Nitric oxide inhibition of ERK1/2 activity in cells expressing neuronal nitric-oxide synthase.

Neuronal nitric-oxide synthase (nNOS) is a constitutively expressed enzyme responsible for the production of nitric oxide (NO*) from l-arginine and O2. Nitric oxide is an intra- and intercellular messenger that mediates a diversity of signaling pathways in target cells. In the absence of l-arginine, nNOS has been shown to generate superoxide (O2*). Superoxide, either directly or through its self-dismutation to H2O2, is likewise believed to be a cell-signaling agent.
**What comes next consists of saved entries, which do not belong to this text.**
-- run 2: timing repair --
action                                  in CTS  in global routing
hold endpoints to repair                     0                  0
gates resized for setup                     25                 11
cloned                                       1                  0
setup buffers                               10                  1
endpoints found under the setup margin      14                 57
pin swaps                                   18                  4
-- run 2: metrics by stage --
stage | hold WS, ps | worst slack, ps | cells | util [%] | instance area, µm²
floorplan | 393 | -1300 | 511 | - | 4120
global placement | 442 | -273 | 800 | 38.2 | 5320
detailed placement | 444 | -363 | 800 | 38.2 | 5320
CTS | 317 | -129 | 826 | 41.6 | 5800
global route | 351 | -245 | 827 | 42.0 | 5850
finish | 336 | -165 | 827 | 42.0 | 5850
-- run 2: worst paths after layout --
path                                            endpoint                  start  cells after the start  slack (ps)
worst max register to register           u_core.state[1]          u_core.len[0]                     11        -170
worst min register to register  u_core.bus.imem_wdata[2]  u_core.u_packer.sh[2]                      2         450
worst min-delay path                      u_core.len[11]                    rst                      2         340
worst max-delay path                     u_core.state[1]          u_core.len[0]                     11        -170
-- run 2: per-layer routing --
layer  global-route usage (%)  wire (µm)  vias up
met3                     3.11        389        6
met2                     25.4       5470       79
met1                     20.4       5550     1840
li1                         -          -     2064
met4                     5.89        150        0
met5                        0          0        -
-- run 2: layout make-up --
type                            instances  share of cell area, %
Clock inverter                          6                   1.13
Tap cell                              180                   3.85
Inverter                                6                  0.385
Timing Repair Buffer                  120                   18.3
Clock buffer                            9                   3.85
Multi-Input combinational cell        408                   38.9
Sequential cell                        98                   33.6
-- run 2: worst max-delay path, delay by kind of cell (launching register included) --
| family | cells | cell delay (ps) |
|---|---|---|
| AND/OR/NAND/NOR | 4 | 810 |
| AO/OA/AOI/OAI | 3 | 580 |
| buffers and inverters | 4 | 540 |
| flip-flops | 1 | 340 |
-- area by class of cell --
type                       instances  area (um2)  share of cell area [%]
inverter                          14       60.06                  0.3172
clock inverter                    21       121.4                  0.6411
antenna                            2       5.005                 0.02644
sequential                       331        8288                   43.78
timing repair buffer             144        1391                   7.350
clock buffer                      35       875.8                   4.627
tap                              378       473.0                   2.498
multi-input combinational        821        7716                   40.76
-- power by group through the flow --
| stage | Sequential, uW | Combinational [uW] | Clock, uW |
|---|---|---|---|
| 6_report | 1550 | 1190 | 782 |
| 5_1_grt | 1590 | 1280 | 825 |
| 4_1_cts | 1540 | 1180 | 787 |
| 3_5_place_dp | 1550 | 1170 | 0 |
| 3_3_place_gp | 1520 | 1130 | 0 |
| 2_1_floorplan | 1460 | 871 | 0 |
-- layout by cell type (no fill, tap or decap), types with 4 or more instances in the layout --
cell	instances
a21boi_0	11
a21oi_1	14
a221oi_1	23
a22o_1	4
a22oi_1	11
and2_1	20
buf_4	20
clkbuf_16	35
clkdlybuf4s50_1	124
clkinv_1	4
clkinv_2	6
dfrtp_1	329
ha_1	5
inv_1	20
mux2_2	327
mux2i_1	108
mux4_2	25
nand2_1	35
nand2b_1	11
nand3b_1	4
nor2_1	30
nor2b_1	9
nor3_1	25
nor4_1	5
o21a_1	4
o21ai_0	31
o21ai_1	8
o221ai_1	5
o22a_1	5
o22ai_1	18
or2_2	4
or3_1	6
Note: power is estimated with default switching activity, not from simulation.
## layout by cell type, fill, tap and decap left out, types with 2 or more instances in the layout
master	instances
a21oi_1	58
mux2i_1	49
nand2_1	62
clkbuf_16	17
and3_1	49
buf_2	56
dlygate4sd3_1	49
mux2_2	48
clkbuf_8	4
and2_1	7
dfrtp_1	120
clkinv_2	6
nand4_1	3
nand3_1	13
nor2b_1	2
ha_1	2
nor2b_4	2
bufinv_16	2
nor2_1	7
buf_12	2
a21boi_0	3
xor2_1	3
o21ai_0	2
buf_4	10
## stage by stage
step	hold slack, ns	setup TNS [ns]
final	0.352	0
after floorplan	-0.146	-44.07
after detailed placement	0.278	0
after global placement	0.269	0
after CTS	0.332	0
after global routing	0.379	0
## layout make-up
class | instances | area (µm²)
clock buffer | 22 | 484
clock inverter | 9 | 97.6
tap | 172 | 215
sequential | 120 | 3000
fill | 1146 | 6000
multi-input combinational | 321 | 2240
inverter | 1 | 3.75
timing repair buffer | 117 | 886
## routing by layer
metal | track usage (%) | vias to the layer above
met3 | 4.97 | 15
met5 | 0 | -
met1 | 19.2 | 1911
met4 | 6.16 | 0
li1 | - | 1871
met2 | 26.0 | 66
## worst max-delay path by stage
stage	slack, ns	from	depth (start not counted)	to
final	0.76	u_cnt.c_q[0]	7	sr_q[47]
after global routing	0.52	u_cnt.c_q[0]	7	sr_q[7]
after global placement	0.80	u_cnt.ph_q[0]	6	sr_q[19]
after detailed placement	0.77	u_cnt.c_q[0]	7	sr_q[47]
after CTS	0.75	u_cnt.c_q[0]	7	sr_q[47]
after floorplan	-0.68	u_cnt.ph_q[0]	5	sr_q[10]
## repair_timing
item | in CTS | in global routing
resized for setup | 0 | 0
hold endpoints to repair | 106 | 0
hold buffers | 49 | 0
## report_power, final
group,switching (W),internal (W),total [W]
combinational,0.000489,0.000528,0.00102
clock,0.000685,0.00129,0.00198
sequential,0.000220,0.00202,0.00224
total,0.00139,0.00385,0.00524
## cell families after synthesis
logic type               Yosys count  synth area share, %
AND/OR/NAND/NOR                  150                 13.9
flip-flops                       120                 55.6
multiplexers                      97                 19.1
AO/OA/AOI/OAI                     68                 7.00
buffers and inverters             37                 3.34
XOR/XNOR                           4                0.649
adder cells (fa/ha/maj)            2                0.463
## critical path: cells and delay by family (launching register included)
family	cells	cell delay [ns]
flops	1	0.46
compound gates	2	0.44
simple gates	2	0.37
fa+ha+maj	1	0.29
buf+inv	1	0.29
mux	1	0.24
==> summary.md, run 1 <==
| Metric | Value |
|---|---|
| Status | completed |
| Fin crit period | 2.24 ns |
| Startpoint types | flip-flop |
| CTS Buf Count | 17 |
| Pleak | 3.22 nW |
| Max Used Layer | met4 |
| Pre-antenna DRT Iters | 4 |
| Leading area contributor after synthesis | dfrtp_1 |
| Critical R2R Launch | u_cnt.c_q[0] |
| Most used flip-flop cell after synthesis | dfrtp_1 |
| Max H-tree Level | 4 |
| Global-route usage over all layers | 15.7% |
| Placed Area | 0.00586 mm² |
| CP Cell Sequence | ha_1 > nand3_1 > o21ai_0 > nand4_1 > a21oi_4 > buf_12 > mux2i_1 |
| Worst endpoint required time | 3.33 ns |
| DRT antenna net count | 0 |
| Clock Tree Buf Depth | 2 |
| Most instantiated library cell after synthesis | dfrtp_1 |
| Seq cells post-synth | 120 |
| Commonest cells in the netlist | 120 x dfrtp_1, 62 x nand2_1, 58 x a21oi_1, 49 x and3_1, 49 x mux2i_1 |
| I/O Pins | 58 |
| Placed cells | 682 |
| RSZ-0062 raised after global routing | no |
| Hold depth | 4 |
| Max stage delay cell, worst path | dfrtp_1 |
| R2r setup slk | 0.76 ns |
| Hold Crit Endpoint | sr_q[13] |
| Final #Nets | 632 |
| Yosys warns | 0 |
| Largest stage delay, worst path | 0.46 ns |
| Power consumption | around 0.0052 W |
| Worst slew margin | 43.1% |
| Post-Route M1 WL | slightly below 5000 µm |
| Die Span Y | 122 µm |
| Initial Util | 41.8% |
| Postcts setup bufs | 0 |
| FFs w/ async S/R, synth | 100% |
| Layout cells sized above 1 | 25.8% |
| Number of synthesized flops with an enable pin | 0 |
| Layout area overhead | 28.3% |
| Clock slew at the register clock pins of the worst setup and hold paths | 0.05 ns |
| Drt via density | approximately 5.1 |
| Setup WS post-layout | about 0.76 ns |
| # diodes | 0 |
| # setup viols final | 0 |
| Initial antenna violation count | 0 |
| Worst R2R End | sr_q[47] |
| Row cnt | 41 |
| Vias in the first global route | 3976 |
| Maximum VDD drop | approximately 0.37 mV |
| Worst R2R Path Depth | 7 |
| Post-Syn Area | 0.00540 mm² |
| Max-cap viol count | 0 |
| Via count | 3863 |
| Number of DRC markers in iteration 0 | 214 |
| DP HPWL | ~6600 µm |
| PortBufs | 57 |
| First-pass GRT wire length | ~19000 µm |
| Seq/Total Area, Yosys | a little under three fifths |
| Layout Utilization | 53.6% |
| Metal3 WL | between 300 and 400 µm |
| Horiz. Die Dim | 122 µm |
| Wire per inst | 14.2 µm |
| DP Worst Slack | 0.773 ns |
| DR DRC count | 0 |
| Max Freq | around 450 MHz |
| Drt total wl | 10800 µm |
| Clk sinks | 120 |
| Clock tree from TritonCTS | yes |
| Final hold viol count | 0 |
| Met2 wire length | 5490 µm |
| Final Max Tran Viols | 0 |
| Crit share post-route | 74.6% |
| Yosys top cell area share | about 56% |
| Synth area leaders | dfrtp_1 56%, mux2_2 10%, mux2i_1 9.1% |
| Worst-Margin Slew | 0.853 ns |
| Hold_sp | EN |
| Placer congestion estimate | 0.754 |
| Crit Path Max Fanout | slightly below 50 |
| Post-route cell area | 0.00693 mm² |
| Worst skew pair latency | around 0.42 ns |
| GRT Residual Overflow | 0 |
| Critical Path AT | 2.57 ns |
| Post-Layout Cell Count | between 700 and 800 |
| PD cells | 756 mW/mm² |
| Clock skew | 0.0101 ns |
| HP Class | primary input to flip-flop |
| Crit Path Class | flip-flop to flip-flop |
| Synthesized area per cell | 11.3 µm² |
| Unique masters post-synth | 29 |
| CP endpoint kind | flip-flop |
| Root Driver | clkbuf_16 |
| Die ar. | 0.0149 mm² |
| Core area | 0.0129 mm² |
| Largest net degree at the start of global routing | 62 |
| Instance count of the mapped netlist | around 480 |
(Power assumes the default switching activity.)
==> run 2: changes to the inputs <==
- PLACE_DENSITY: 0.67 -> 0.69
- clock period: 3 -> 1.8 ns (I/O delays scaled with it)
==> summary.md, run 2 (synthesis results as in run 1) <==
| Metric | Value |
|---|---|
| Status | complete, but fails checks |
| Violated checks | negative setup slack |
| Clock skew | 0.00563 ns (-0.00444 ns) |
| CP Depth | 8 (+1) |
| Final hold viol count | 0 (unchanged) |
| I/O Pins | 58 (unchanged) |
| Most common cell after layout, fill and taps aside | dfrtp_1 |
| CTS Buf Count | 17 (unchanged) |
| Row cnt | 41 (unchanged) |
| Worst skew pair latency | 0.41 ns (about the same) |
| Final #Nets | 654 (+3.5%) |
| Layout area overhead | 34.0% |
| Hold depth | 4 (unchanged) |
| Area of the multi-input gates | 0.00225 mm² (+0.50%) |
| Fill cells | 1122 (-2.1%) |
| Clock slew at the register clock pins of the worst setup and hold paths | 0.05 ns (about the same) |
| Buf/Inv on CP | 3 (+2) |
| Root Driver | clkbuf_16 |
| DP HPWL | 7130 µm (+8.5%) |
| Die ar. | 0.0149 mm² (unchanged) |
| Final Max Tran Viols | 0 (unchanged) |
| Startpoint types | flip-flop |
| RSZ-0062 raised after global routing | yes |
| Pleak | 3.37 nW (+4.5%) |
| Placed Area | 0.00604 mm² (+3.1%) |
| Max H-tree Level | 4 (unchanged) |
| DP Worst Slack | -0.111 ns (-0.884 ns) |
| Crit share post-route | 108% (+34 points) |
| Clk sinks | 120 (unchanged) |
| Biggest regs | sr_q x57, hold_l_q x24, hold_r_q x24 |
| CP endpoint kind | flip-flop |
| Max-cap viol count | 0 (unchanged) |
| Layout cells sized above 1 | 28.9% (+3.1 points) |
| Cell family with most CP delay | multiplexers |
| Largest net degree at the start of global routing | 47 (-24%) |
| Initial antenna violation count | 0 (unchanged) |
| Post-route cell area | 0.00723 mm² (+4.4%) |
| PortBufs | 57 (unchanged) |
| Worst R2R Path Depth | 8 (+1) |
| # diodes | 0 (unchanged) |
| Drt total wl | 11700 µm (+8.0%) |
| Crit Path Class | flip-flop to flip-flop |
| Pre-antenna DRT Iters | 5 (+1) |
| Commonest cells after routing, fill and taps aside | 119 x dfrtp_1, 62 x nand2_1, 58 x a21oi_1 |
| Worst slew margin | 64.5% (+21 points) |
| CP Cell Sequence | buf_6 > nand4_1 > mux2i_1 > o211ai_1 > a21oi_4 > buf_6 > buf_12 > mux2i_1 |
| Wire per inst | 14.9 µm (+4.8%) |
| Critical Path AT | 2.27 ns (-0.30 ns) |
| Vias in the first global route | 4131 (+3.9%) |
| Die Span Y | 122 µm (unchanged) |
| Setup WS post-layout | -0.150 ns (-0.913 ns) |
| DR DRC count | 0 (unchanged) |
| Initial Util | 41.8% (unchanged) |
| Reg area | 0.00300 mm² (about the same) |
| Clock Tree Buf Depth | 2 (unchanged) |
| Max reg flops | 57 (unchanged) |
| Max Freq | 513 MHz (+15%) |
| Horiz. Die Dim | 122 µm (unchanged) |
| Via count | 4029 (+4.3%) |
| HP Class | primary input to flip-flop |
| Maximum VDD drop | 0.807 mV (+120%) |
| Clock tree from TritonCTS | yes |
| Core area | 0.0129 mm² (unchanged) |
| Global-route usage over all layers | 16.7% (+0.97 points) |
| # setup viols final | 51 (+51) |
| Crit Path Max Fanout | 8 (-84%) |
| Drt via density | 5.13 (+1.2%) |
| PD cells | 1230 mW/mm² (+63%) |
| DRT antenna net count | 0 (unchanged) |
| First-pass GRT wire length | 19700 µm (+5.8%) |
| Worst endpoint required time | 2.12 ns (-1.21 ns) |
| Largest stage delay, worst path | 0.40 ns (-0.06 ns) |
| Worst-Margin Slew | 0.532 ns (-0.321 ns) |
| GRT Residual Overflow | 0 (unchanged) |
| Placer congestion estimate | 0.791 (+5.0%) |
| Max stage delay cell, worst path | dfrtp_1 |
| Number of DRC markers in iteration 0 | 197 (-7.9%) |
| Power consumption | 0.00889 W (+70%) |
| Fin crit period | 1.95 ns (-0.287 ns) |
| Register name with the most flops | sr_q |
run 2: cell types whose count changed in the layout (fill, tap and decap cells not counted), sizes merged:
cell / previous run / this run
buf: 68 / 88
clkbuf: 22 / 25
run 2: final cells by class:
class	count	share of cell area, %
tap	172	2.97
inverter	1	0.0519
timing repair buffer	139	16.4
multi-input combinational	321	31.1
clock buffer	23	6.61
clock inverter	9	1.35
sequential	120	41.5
$ cat src/rtl/turf_bus_pkg.sv
// Shared definitions for the TURF bus arbiter: FSM encoding, address width,
// and the read data returned on a forced completion.
package turf_bus_pkg;

    localparam int          TURF_ADDR_W          = 6;
    localparam logic [31:0] TIMEOUT_DATA_DEFAULT = 32'hDEADDEAD;

    typedef enum logic [1:0] {
        ST_IDLE    = 2'd0,
        ST_ACTIVE  = 2'd1,
        ST_RELEASE = 2'd2
    } arb_state_t;

endpackage

$ cat src/rtl/turf_arb_timeout.sv
// Stall counter for the arbiter: counts enabled cycles and flags the
// TIMEOUT_CYCLES-th one. Only built when TURF_BUS_ARBITER_TIMEOUT_EN is defined.
module turf_arb_timeout #(
    parameter int TIMEOUT_CYCLES = 255
) (
    input  logic clk,
    input  logic rst_n,
    input  logic clear,
    input  logic enable,
    output logic expired
);

    localparam logic [15:0] LAST = 16'(TIMEOUT_CYCLES - 1);

    logic [15:0] count;

    // The first enabled cycle sees count 0, so expiry lands on cycle TIMEOUT_CYCLES.
    assign expired = enable & (count == LAST);

    always_ff @(posedge clk) begin
        if (!rst_n || clear) begin
            count <= '0;
        end else if (enable && !expired) begin
            count <= count + 16'd1;
        end
    end

endmodule

$ cat src/rtl/turf_bus_arbiter.sv
// Round-robin arbiter sharing the TURF register target between requesters a and b.
// Define TURF_BUS_ARBITER_TIMEOUT_EN to force completion of transactions the target never acks.
module turf_bus_arbiter
    import turf_bus_pkg::*;
#(
    parameter int          TIMEOUT_CYCLES = 255,
    parameter logic [31:0] TIMEOUT_DATA   = TIMEOUT_DATA_DEFAULT
) (
    input  logic                   clk_i,
    input  logic                   rst_n_i,
    input  logic                   ma_wr_i,
    input  logic                   ma_rd_i,
    input  logic [TURF_ADDR_W-1:0] ma_addr_i,
    input  logic [31:0]            ma_dat_i,
    output logic [31:0]            ma_dat_o,
    output logic                   ma_ack_o,
    input  logic                   mb_wr_i,
    input  logic                   mb_rd_i,
    input  logic [TURF_ADDR_W-1:0] mb_addr_i,
    input  logic [31:0]            mb_dat_i,
    output logic [31:0]            mb_dat_o,
    output logic                   mb_ack_o,
    output logic                   turf_wr_o,
    output logic                   turf_rd_o,
    output logic [TURF_ADDR_W-1:0] turf_addr_o,
    output logic [31:0]            turf_dat_o,
    input  logic [31:0]            turf_dat_i,
    input  logic                   turf_ack_i,
    output logic                   grant_o,
    output logic                   busy_o,
    output logic                   timeout_o
);

    if (TIMEOUT_CYCLES < 2 || TIMEOUT_CYCLES > 65535) begin : g_bad_timeout
        $error("turf_bus_arbiter: TIMEOUT_CYCLES must be in 2..65535");
    end

    arb_state_t             state;
    logic                   last_grant;
    logic                   req_a;
    logic                   req_b;
    logic                   pick_b;
    logic                   sel_wr;
    logic                   sel_rd;
    logic [TURF_ADDR_W-1:0] sel_addr;
    logic [31:0]            sel_dat;
    logic                   active;
    logic                   forced;
    logic                   done;
    logic [31:0]            rsp_data;

    assign req_a  = ma_wr_i | ma_rd_i;
    assign req_b  = mb_wr_i | mb_rd_i;
    // On a tie b wins only if a was granted last; last_grant resets to b so a wins first.
    assign pick_b = req_b & (~req_a | ~last_grant);

    assign sel_wr   = pick_b ? mb_wr_i   : ma_wr_i;
    assign sel_rd   = pick_b ? mb_rd_i   : ma_rd_i;
    assign sel_addr = pick_b ? mb_addr_i : ma_addr_i;
    assign sel_dat  = pick_b ? mb_dat_i  : ma_dat_i;

    assign active = (state == ST_ACTIVE);

`ifdef TURF_BUS_ARBITER_TIMEOUT_EN
    logic expired;

    turf_arb_timeout #(
        .TIMEOUT_CYCLES(TIMEOUT_CYCLES)
    ) u_timeout (
        .clk    (clk_i),
        .rst_n  (rst_n_i),
        .clear  (~active),
        .enable (active),
        .expired(expired)
    );

    // A real ack on the expiry cycle wins over the forced completion.
    assign forced = expired & ~turf_ack_i;
`else
    assign forced    = 1'b0;
    assign timeout_o = 1'b0;
`endif

    assign done     = active & (turf_ack_i | forced);
    assign rsp_data = forced ? TIMEOUT_DATA : turf_dat_i;

    // Acks are combinational so they land in the target's ack cycle; reset kills them at once.
    assign ma_ack_o = rst_n_i & done & ~grant_o;
    assign mb_ack_o = rst_n_i & done &  grant_o;
    assign ma_dat_o = rsp_data;
    assign mb_dat_o = rsp_data;

    always_ff @(posedge clk_i) begin
        if (!rst_n_i) begin
            state       <= ST_IDLE;
            turf_wr_o   <= 1'b0;
            turf_rd_o   <= 1'b0;
            turf_addr_o <= '0;
            turf_dat_o  <= '0;
            grant_o     <= 1'b0;
            busy_o      <= 1'b0;
            last_grant  <= 1'b1;
`ifdef TURF_BUS_ARBITER_TIMEOUT_EN
            timeout_o   <= 1'b0;
`endif
        end else begin
`ifdef TURF_BUS_ARBITER_TIMEOUT_EN
            timeout_o <= forced;
`endif
            case (state)
                ST_IDLE: begin
                    if (req_a || req_b) begin
                        state       <= ST_ACTIVE;
                        busy_o      <= 1'b1;
                        grant_o     <= pick_b;
                        last_grant  <= pick_b;
                        turf_addr_o <= sel_addr;
                        turf_dat_o  <= sel_dat;
                        turf_wr_o   <= sel_wr;
                        turf_rd_o   <= sel_rd & ~sel_wr;
                    end
                end
                ST_ACTIVE: begin
                    if (done) begin
                        state     <= ST_RELEASE;
                        turf_wr_o <= 1'b0;
                        turf_rd_o <= 1'b0;
                    end
                end
                ST_RELEASE: begin
                    // One dead cycle lets the acked requester drop its level request.
                    state  <= ST_IDLE;
                    busy_o <= 1'b0;
                end
                default: begin
                    state  <= ST_IDLE;
                    busy_o <= 1'b0;
                end
            endcase
        end
    end

endmodule

$ cat config.mk
export PLATFORM = sky130hd
export DESIGN_NAME = turf_bus_arbiter
export DESIGN_NICKNAME = d
export VERILOG_FILES = /design/src/rtl/turf_bus_pkg.sv /design/src/rtl/turf_arb_timeout.sv /design/src/rtl/turf_bus_arbiter.sv
export SDC_FILE = /design/constraint.sdc
export NUM_CORES = 1
export LEC_CHECK = 0
export CAP_MARGIN = 20
export CELL_PAD_IN_SITES_DETAIL_PLACEMENT = 0
export CELL_PAD_IN_SITES_GLOBAL_PLACEMENT = 2
export CORE_ASPECT_RATIO = 0.8
export CORE_MARGIN = 2
export CORE_UTILIZATION = 17
export CTS_CLUSTER_DIAMETER = 100
export DETAILED_ROUTE_END_ITERATION = 12
export GPL_ROUTABILITY_DRIVEN = 1
export PLACE_DENSITY_LB_ADDON = 0.1
export SYNTH_ARGS = -nofsm -noshare
export SYNTH_HDL_FRONTEND = slang
export SYNTH_SLANG_ARGS = --single-unit
$ cat constraint.sdc
create_clock -name clk_i -period 1.59 [get_ports clk_i]
set_input_delay 0.159 -clock clk_i [delete_from_list [all_inputs] [get_ports clk_i]]
set_output_delay 0.159 -clock clk_i [all_outputs]
set_load 0.05 [all_outputs]
== Word-level counts from Yosys, hierarchy flattened ==
Index checks and enable logic that the tools add are counted.

* Div/mod/pow operators: 0
* Mux-type cells: 14
* Reductions and logical operators: 7
* Bitwise logic cells: 14
* Equality and inequality tests: 3
* Add/subtract/negate cells: 0
* Multipliers: 0
* Shifts and indexed selects: 0
* $lt $le $gt $ge: 0

{| class="wikitable"
|+ Operator list
! cell !! count
|-
| 32-bit two-way mux || 1
|-
| 1-bit AND || 6
|-
| 1-bit two-way mux || 6
|-
| 6-bit two-way mux || 1
|-
| 1-bit one-hot mux with 2 select lines || 3
|-
| 2-bit AND reduction || 3
|-
| 1-bit NOT || 5
|-
| 2-bit two-way mux || 2
|-
| 2-bit one-hot mux with 2 select lines || 1
|-
| 1-bit OR || 3
|-
| 3-bit AND reduction || 1
|-
| 2-bit by 1-bit == test with 1-bit output (second input constant) || 1
|-
| 2-bit zero test || 1
|-
| 2-bit by 1-bit inequality test with 1-bit output (second input constant) || 1
|-
| 2-bit inequality test (second input constant) || 1
|-
| 2-bit nonzero test || 1
|-
| 1-bit logical OR || 1
|}

* Memories kept: 0
* Bits in registers: 45
* Memory bits (read-only): 0
* Bits in latches: 0
* Bits of input ports: 115
* Memory bits (writable): 0

== Depth between registers and ports, before layout ==
* Depth in word-level cells: 9
* Depth in mapped cells: 6

== Worst setup path before layout ==
OpenSTA, ideal clock, no wires.

* Path type: reg-to-output
* Start: register state[1]
* End: output ma_ack_o
* Data arrival time: 1.423 ns
* Data required time: 1.431 ns
* Path slack: 0.008 ns
* Stages on the path, launching flop included: 4
* Path through: dfxtp_1 > and3b_1 > and2_1 > nor2b_1

* Word-level cells in the longest chain between the ends: 4

{| class="wikitable"
|+ RTL lines
! what !! RTL line !! RTL
|-
| from (decl) || turf_bus_arbiter.sv:38 || <nowiki>arb_state_t state;</nowiki>
|-
| from (signal assigned) || turf_bus_arbiter.sv:95 || <nowiki>state <= ST_IDLE;</nowiki>
|-
| from (signal assigned) || turf_bus_arbiter.sv:113 || <nowiki>state <= ST_ACTIVE;</nowiki>
|-
| from (signal assigned) || turf_bus_arbiter.sv:125 || <nowiki>state <= ST_RELEASE;</nowiki>
|-
| 2-bit by 1-bit == test with 1-bit output || turf_bus_arbiter.sv:62 || <nowiki>assign active = (state == ST_ACTIVE);</nowiki>
|-
| 1-bit AND || turf_bus_arbiter.sv:84 || <nowiki>assign done = active & (turf_ack_i | forced);</nowiki>
|-
| 1-bit AND (2 in a row) || turf_bus_arbiter.sv:88 || <nowiki>assign ma_ack_o = rst_n_i & done & ~grant_o;</nowiki>
|-
| to (decl) || turf_bus_arbiter.sv:16 || <nowiki>output logic ma_ack_o,</nowiki>
|}

No other way between the ends.

== Worst setup path in the final report ==
* Start: register state[1]
* End: output mb_ack_o

* Word-level cells in the longest chain between the ends: 4

{| class="wikitable"
|+ RTL lines
! what !! RTL line !! RTL
|-
| 2-bit by 1-bit == test with 1-bit output || turf_bus_arbiter.sv:62 ||
|-
| 1-bit AND || turf_bus_arbiter.sv:84 ||
|-
| 1-bit AND (2 in a row) || turf_bus_arbiter.sv:89 || <nowiki>assign mb_ack_o = rst_n_i & done & grant_o;</nowiki>
|-
| to (decl) || turf_bus_arbiter.sv:22 || <nowiki>output logic mb_ack_o,</nowiki>
|}

No other way between the ends.
--- config.mk ---
export PLATFORM = sky130hd
export DESIGN_NAME = xor_equiv_sequencer
export DESIGN_NICKNAME = d
export VERILOG_FILES = /design/src/rtl/xor_equiv_sequencer.sv
export SDC_FILE = /design/constraint.sdc
export NUM_CORES = 1
export LEC_CHECK = 0
export CAP_MARGIN = 30
export CORE_ASPECT_RATIO = 1.2
export CORE_MARGIN = 2
export CORE_UTILIZATION = 52
export DETAILED_ROUTE_END_ITERATION = 6
export PLACE_DENSITY = 0.85
export SYNTH_ARGS = -nofsm -noshare
export SYNTH_HDL_FRONTEND = slang
export SYNTH_SLANG_ARGS = --single-unit
--- constraint.sdc ---
create_clock -name clk -period 2.6 [get_ports clk]
set_input_delay 0.39 -clock clk [delete_from_list [all_inputs] [get_ports clk]]
set_output_delay 0.39 -clock clk [all_outputs]
set_load 0.05 [all_outputs]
Because nNOS can generate NO* and O2*, we examined the activation of cellular signal transduction pathways in nNOS-transfected cells grown in the presence or absence of l-arginine. Spin trapping/EPR spectroscopy confirmed that stimulated nNOS-transfected cells grown in an l-arginine environment secreted NO* into the surrounding milieu. Production of NO* blocked Ca2+ ionophore-induced activation of the ERK1/2 through a mechanism involving inhibition of the Ras G-protein and Raf-1 kinase. In contrast, ERK activation was largely unaffected in nNOS-transfected cells grown in l-arginine-free media. Inhibition of nNOS-generated NO* with the competitive NOS inhibitor, NG-nitro-l-arginine methyl ester, in cells grown in l-arginine restored ERK1/2 activation to levels similar to that found when nNOS was activated in l-arginine-free media. These findings indicate that nNOS can differentially regulate the ERK signal transduction pathway in a manner dependent on the presence of l-arginine and the production of NO*.